He searches her face for familiarity, a feature he knows as his own, an expression he recognizes from his reflection. Perhaps the mouth, he thinks. The full lower lip, the smile’s sternness in repose. The eyes? The dark beneath. Is the blonde real?
They catch each other staring, and smile, give in to a shared moment that pricks the balloon of anxiety, and they deflate a little, smile again, and roll their eyes.
‘Weird, this,’ she says, laughing.
‘You reckon?’
‘Just a little. Look, shall we take a walk?’
‘If you like. You’ve seen one stately home, you’ve seen them all.’
‘Oh, it’s not that stately. Costs a bugger to heat. Would cost a fortune if we bought it today.’
‘It’s nice. Very secluded.’ Then, tentatively: ‘Is your father inside?’

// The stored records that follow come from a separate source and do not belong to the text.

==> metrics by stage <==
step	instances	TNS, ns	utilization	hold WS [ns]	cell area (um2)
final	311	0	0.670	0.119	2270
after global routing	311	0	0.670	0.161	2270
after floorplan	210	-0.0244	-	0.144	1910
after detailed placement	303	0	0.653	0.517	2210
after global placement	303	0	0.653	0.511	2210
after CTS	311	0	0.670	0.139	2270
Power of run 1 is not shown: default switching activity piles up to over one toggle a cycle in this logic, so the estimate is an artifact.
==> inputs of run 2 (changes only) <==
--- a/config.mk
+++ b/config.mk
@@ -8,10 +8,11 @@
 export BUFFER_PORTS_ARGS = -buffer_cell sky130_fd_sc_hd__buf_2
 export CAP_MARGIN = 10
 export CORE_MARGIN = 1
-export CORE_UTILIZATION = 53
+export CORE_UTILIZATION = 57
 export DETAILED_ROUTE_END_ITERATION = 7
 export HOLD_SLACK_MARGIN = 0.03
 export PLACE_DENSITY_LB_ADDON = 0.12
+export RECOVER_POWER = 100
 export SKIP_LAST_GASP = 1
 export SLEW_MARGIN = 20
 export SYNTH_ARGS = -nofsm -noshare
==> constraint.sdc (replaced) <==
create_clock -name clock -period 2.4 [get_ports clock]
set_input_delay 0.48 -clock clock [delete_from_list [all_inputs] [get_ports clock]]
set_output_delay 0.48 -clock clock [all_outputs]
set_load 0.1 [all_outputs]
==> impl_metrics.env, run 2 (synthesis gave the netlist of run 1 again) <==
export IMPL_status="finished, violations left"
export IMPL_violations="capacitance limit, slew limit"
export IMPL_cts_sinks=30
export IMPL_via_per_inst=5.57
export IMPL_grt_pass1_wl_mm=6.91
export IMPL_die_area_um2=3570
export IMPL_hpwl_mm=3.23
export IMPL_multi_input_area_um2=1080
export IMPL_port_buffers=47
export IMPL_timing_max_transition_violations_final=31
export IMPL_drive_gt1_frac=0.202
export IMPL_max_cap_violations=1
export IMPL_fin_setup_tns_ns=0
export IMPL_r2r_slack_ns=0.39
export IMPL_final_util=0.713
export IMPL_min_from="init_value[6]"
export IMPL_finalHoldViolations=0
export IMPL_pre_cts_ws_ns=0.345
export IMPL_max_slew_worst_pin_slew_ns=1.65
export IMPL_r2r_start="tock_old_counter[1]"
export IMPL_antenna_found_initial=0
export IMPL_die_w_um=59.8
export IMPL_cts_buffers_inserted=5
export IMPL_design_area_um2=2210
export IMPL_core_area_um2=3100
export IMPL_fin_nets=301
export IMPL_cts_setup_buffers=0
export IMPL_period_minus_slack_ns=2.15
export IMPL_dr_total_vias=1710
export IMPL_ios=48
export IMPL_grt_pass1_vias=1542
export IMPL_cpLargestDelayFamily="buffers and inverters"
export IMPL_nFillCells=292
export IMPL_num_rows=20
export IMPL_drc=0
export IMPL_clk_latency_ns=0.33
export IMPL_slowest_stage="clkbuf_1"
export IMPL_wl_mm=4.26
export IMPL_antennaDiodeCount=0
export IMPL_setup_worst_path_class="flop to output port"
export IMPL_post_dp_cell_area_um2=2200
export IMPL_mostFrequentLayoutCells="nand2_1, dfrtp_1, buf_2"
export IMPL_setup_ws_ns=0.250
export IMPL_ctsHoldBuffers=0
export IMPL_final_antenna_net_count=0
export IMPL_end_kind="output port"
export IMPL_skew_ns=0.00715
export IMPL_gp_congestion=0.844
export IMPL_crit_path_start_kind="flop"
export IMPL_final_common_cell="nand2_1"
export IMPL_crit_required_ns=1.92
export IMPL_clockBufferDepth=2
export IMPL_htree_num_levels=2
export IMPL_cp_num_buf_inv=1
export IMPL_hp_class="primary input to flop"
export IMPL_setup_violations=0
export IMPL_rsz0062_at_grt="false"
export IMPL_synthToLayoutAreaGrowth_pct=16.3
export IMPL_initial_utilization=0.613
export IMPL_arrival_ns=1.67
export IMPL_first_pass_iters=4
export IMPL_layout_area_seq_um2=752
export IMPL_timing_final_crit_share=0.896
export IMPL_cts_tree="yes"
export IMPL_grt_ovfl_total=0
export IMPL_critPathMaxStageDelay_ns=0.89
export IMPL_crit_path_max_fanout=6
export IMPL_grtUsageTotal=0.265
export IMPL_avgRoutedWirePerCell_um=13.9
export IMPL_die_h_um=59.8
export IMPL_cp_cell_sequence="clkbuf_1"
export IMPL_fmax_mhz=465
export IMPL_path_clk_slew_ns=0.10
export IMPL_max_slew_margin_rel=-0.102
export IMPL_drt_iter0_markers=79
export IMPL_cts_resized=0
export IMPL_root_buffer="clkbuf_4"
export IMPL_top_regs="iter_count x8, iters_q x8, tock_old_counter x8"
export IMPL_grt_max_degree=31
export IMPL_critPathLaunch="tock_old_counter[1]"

‘Yes, he doesn’t get out much any more,’ she says, and takes her eyes from Adam’s for the first time. ‘He doesn’t know you’re here. He’s old. He doesn’t need those feelings again. I wasn’t even sure if I should respond …’

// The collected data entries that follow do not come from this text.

<file path="src/rtl/operand_stack_pkg.sv">
// rtl/operand_stack_pkg.sv - shared op encodings and trap codes for the operand stack
package operand_stack_pkg;

   // Operation encodings driven by the execute stage
   localparam logic [2:0] STACK_NOP       = 3'd0;
   localparam logic [2:0] STACK_PUSH      = 3'd1;
   localparam logic [2:0] STACK_POP       = 3'd2;
   localparam logic [2:0] STACK_DROP      = 3'd3;
   localparam logic [2:0] STACK_REPLACE   = 3'd4;
   localparam logic [2:0] STACK_POP2_PUSH = 3'd5;
   localparam logic [2:0] STACK_DUP       = 3'd6;

   // Trap codes, shared with the cpu trap port
   localparam logic [2:0] TRAP_NONE            = 3'd0;
   localparam logic [2:0] TRAP_STACK_OVERFLOW  = 3'd1;
   localparam logic [2:0] TRAP_STACK_UNDERFLOW = 3'd2;

endpackage

</file>
<file path="src/rtl/operand_stack_ram.sv">
// rtl/operand_stack_ram.sv - flop array with one write port and two async read ports
module operand_stack_ram #(
   parameter int WIDTH      = 64,
   parameter int DEPTH_LOG2 = 4
) (
   input  logic                  clk,
   input  logic                  we,
   input  logic [DEPTH_LOG2-1:0] waddr,
   input  logic [WIDTH-1:0]      wdata,
   input  logic [DEPTH_LOG2-1:0] raddr_top,
   input  logic [DEPTH_LOG2-1:0] raddr_next,
   output logic [WIDTH-1:0]      rdata_top,
   output logic [WIDTH-1:0]      rdata_next
);

   logic [WIDTH-1:0] mem [2**DEPTH_LOG2];

   // Storage is deliberately not reset; validity is tracked by the count register
   always_ff @(posedge clk) begin
      if (we) begin
         mem[waddr] <= wdata;
      end
   end

   assign rdata_top  = mem[raddr_top];
   assign rdata_next = mem[raddr_next];

endmodule

</file>
<file path="src/rtl/operand_stack.sv">
// rtl/operand_stack.sv - WebAssembly operand stack with sticky overflow/underflow trap
module operand_stack
   import operand_stack_pkg::*;
#(
   parameter int WIDTH      = 64,
   parameter int DEPTH_LOG2 = 4
) (
   input  logic                  clk,
   input  logic                  reset,
   input  logic [2:0]            op,
   input  logic                  op_valid,
   output logic                  op_ready,
   input  logic [WIDTH-1:0]      data_in,
   output logic [WIDTH-1:0]      top,
   output logic [WIDTH-1:0]      next,
   output logic [DEPTH_LOG2:0]   count,
   output logic                  empty,
   output logic                  full,
   output logic [2:0]            trap
);

   localparam logic [DEPTH_LOG2:0]   CNT_ONE  = 1;
   localparam logic [DEPTH_LOG2:0]   CNT_TWO  = 2;
   localparam logic [DEPTH_LOG2:0]   CNT_FULL = {1'b1, {DEPTH_LOG2{1'b0}}};
   localparam logic [DEPTH_LOG2-1:0] ADDR_ONE = 1;
   localparam logic [DEPTH_LOG2-1:0] ADDR_TWO = 2;

   logic [DEPTH_LOG2:0]   count_nxt;
   logic [2:0]            trap_nxt;
   logic                  we;
   logic [DEPTH_LOG2-1:0] waddr;
   logic [WIDTH-1:0]      wdata;
   logic [DEPTH_LOG2-1:0] addr_push;
   logic [DEPTH_LOG2-1:0] addr_top;
   logic [DEPTH_LOG2-1:0] addr_next;
   logic [WIDTH-1:0]      rdata_top;
   logic [WIDTH-1:0]      rdata_next;
   logic                  has_one;
   logic                  has_two;

   // Low bits of count address the next free slot; at full they wrap to 0,
   // which is harmless because writes are blocked there
   assign addr_push = count[DEPTH_LOG2-1:0];
   assign addr_top  = addr_push - ADDR_ONE;
   assign addr_next = addr_push - ADDR_TWO;

   assign has_one  = (count >= CNT_ONE);
   assign has_two  = (count >= CNT_TWO);
   assign empty    = (count == '0);
   assign full     = (count == CNT_FULL);
   assign op_ready = (trap == TRAP_NONE);

   assign top  = has_one ? rdata_top  : '0;
   assign next = has_two ? rdata_next : '0;

   operand_stack_ram #(
      .WIDTH      (WIDTH),
      .DEPTH_LOG2 (DEPTH_LOG2)
   ) u_ram (
      .clk        (clk),
      .we         (we),
      .waddr      (waddr),
      .wdata      (wdata),
      .raddr_top  (addr_top),
      .raddr_next (addr_next),
      .rdata_top  (rdata_top),
      .rdata_next (rdata_next)
   );

   // Decode the op, check its minimum/maximum count, and pick write and next-state
   always_comb begin
      we        = 1'b0;
      waddr     = addr_push;
      wdata     = data_in;
      count_nxt = count;
      trap_nxt  = trap;
      if (op_valid && (trap == TRAP_NONE)) begin
         case (op)
            STACK_PUSH: begin
               if (full) begin
                  trap_nxt = TRAP_STACK_OVERFLOW;
               end else begin
                  we        = 1'b1;
                  count_nxt = count + CNT_ONE;
               end
            end
            STACK_POP, STACK_DROP: begin
               if (!has_one) begin
                  trap_nxt = TRAP_STACK_UNDERFLOW;
               end else begin
                  count_nxt = count - CNT_ONE;
               end
            end
            STACK_REPLACE: begin
               if (!has_one) begin
                  trap_nxt = TRAP_STACK_UNDERFLOW;
               end else begin
                  we    = 1'b1;
                  waddr = addr_top;
               end
            end
            STACK_POP2_PUSH: begin
               if (!has_two) begin
                  trap_nxt = TRAP_STACK_UNDERFLOW;
               end else begin
                  we        = 1'b1;
                  waddr     = addr_next;
                  count_nxt = count - CNT_ONE;
               end
            end
            STACK_DUP: begin
               // Empty is checked first so DUP on an empty stack is an underflow
               if (!has_one) begin
                  trap_nxt = TRAP_STACK_UNDERFLOW;
               end else if (full) begin
                  trap_nxt = TRAP_STACK_OVERFLOW;
               end else begin
                  we        = 1'b1;
                  wdata     = rdata_top;
                  count_nxt = count + CNT_ONE;
               end
            end
            default: begin
               we = 1'b0;
            end
         endcase
      end
   end

   // Count and sticky trap registers; only reset clears a latched trap
   always_ff @(posedge clk or negedge reset) begin
      if (!reset) begin
         count <= '0;
         trap  <= TRAP_NONE;
      end else begin
         count <= count_nxt;
         trap  <= trap_nxt;
      end
   end

endmodule

</file>
<file path="config.mk">
export PLATFORM = sky130hd
export DESIGN_NAME = operand_stack
export DESIGN_NICKNAME = d
export VERILOG_FILES = /design/src/rtl/operand_stack_pkg.sv /design/src/rtl/operand_stack_ram.sv /design/src/rtl/operand_stack.sv
export SDC_FILE = /design/constraint.sdc
export NUM_CORES = 2
export LEC_CHECK = 0
export ABC_CLOCK_PERIOD_IN_PS = 12890
export CAP_MARGIN = 15
export CORE_AREA = 4 4 292 294
export CTS_CLUSTER_DIAMETER = 80
export DETAILED_ROUTE_END_ITERATION = 12
export DIE_AREA = 0 0 296 298
export PLACE_DENSITY = 0.82
export REMOVE_ABC_BUFFERS = 1
export SLEW_MARGIN = 20
export SYNTH_ARGS = -nofsm -noshare
export SYNTH_HDL_FRONTEND = slang
export SYNTH_SLANG_ARGS = --single-unit
export TNS_END_PERCENT = 10
</file>
<file path="constraint.sdc">
create_clock -name clk -period 12.89 [get_ports clk]
set_clock_uncertainty 0.2 [all_clocks]
set_input_delay 1.9335 -clock clk [delete_from_list [all_inputs] [get_ports clk]]
set_output_delay 1.9335 -clock clk [all_outputs]
set_load 0.03 [all_outputs]
</file>
==> impl_metrics.tcl <==
set metrics [dict create \
    result_of_the_run "completed" \
    hold_viol 0 \
    crit_path_max_fo 61 \
    slew_headroom 0.219 \
    insertion_delay_ns 0.65 \
    final_critical_path_share_of_the_clock_period 0.680 \
    critPathCapture "top[23]" \
    report.final.slew_viol_count 0 \
    critical_path_depth 10 \
    route.antenna.remaining_nets 0 \
    synth_top_area_share 0.625 \
    drt-pass1-iter-count 8 \
    data_arrival_time_of_the_critical_path_ns 6.63 \
    path_class "reg2out" \
    achievable-frequency_mhz 114 \
    timing.final.crit_period_ns 8.76 \
    setup_ws_ns 4.13 \
    worstReg2RegStart "count[1]$_DFFE_PN0P_" \
    die_outline_height_um 298 \
    initial_core_utilization 0.594 \
    dp_hpwl_mm 70.0 \
    crit_top_cell "buf_4" \
    timing.critical_path.cells "inv_1 -> ha_1 -> a21boi_1 -> xor2_4 -> buf_4 -> buf_4 -> mux2i_1 -> nand2_1 -> and3_1 -> clkdlybuf4s50_1" \
    start_kind "flip-flop" \
    worst_hold_slack_ns 0.318 \
    fp.dieArea_um2 88200 \
    drt_iter0_markers 4131 \
    cts.hold.buffers_added 0 \
    top_level_ports 209 \
    power.ir.vdd_worst_v 0.000384 \
    cts_num_sinks 1032 \
    tightest_slew_ns 1.17 \
    yosys.cell_count.top_type "edfxtp_1" \
    setup.reg_to_reg.worst_slack_ns 6.11 \
    r2r_worst_path_depth 10 \
    gr-total-overflow 0 \
    setup-tns-final_ns 0 \
    antenna_found_initial 3 \
    cts_buffers 105 \
    met2_usage 0.490 \
    cts_tree "done" \
    grt_setup_unrepaired "no" \
    largest_area_contributor_in_the_synthesized_netlist "edfxtp_1" \
    fp.coreArea_um2 82900 \
    crit_path_max_incr_delay_ns 1.07 \
    cts.path.max_buffers 3 \
    placed_cell_area_um2 52300 \
    utilization 0.678 \
    post_synth_edffs 1024 \
    cts_root_buf "clkbuf_16" \
    syn-instance-count 2429 \
    wl_mm 135 \
    setup-violations-final 0 \
    cpLargestDelayFamily "buffers and inverters" \
    dpl_worst_slack_ns 4.99 \
    place.gp.congestion 0.818 \
    first_global_vias 29500 \
    grt_pass1_wl_mm 198 \
    required_ns 10.76 \
    gr-usage-all-layers 0.309 \
    proportion_of_layout_cells_with_a_drive_suffix_above_1 0.324 \
    cp_slowest_cell "dfrtp_4" \
    drc_errors 0 \
    ys_ff_latch 1032 \
    finish.net_count 2697 \
    clkSlewWorstSetupHoldPaths_ns 0.06 \
    total_leakage_power_nw 18.1 \
    chipWidth_um 296 \
    htreeDepth 3 \
    reg2reg_to "u_ram.mem[12][13]$_DFFE_PP_" \
    netlist-cell-type-count 61 \
    syn_area_um2 49200 \
    synth-seq-area-share 0.629 \
    drt-vias-per-instance 7.49 \
    grt_util_met3 0.0677 \
    worst_hold_path_type "reg2reg" \
    floorplan.rows 106 \
    synth_common_cells "1024 x edfxtp_1, 577 x mux4_2, 191 x nand2_1" \
    hold_start "trap[2]$_DFFE_PN0P_" \
    worst-path-buf-inv 4 \
    power_density_nw_per_um2 286 \
    top_post_synthesis_cells_by_area "edfxtp_1 62%, mux4_2 26%, mux2i_1 2.6%" \
    detail_route.wl_per_cell_um 35.7 \
    async_reset_ff_frac 0.00775 \
    crit_path_start "count[1]$_DFFE_PN0P_" \
    max-cap-violations 0 \
    grt.met1_usage 0.429 \
    critical_path.endpoint_type "output port" \
    cts_resized 0 \
    final_area_um2 56200 \
    buffer_ports.inserted 208 \
    leading_register_cell_type_out_of_synthesis "edfxtp_1" \
    flow.area_growth_from_synthesis_pct 14.2 \
    average_footprint_of_a_synthesized_cell_um2 20.3 \
    vias 28400 \
    ys_warn_count 0 \
    grt-busiest-layer "met2" \
    post_cts.repair.setup_buffers 0 \
    largest_net_degree_at_the_start_of_global_routing 162 \
]
registers in the layout, indices dropped and copies added, names as in the netlist:
| signal | count |
|---|---|
| trap | 3 |
| count | 5 |
| u_ram.mem | 1024 |
cell families (layout without fill, tap and decap cells):
logic type	count (synthesis)	after routing	share of synthesized area
xor gates and xnor gates	9	9	0.00175
DFF	1032	1032	0.629
AOI/OAI and AO/OA	102	102	0.0170
adders and majority gates	9	9	0.00224
other	0	2	0
buffers and inverters	202	480	0.0213
muxes	706	706	0.290
and+or+nand+nor	369	369	0.0385
layer usage:
| metal | vias up | wire length [µm] |
|---|---|---|
| li1 | 10900 | - |
| met1 | 14800 | 46800 |
| met2 | 2290 | 65800 |
| met3 | 410 | 17000 |
| met4 | 0 | 5890 |
| met5 | - | 0 |
report_power, final:
group	switching [W]	total, W	internal [W]
sequential	0.000124	0.00392	0.00380
combinational	0.00505	0.00907	0.00402
clock	0.00126	0.00308	0.00183
total	0.00643	0.0161	0.00964
placed cells by master (no fill, tap or decap), types with 5 or more instances in the layout:
master           synthesis  layout
clkdlybuf4s50_1          0     208
ha_1                     8       6
mux2i_1                128     128
inv_1                    5       5
dfrtp_1                  8       6
a21o_1                   5       5
o221ai_2                 0      43
nand2_1                191     189
nor4_2                   0      16
o221ai_1                58      15
mux4_2                 577     577
o21ai_0                  5       5
buf_4                   30      57
clkinv_1                 1      32
and3_1                  63      63
bufinv_16                0      15
o22ai_1                  6       6
clkbuf_16                0     108
and2_1                  66      66
clkbuf_1                95      20
clkinv_2                 0      15
edfxtp_1              1024    1024
nor2_1                   5       5
cell type report:
| cell class | count | area (µm²) |
|---|---|---|
| clock inverters | 67 | 708 |
| multi-input cells | 1195 | 17700 |
| flip-flops and latches | 1032 | 31000 |
| fillers | 4942 | 26700 |
| repair buffers | 279 | 2690 |
| diodes | 2 | 5.00 |
| well taps | 1080 | 1350 |
| inverters | 6 | 22.5 |
| clock buffers | 128 | 2780 |
worst min-delay path by stage:
stage,endpoint,cells after the start
after global routing,trap[2]$_DFFE_PN0P_,0
after CTS,trap[2]$_DFFE_PN0P_,0
after floorplan,trap[2]$_DFFE_PN0P_,0
final,trap[2]$_DFFE_PN0P_,0
after detailed placement,trap[2]$_DFFE_PN0P_,0
after global placement,trap[2]$_DFFE_PN0P_,0
stage by stage:
stage / instances / power [W]
3_5_place_dp: 3582 / 0.0129
2_1_floorplan: 2233 / 0.0112
3_3_place_gp: 3582 / 0.0128
5_1_grt: 3788 / 0.0167
6_report: 3789 / 0.0161
4_1_cts: 3777 / 0.0160
Power figures use the tool's default switching activity.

Adam looks up at the house, its stained glass and leaded windows, its sloping eaves and sturdy brick. In this light, it is a sinister place, a fairy-tale castle on a hillside. Adam sees Jardine stalking the corridors of his vast home, torn with guilt and regret, remorse over past deeds. He wonders where the image comes from.
‘There’s so much I need to know,’ he says, softly. ‘And I don’t know why I have to. I wasn’t exactly living the dream before I knew, but now? I’m lost.’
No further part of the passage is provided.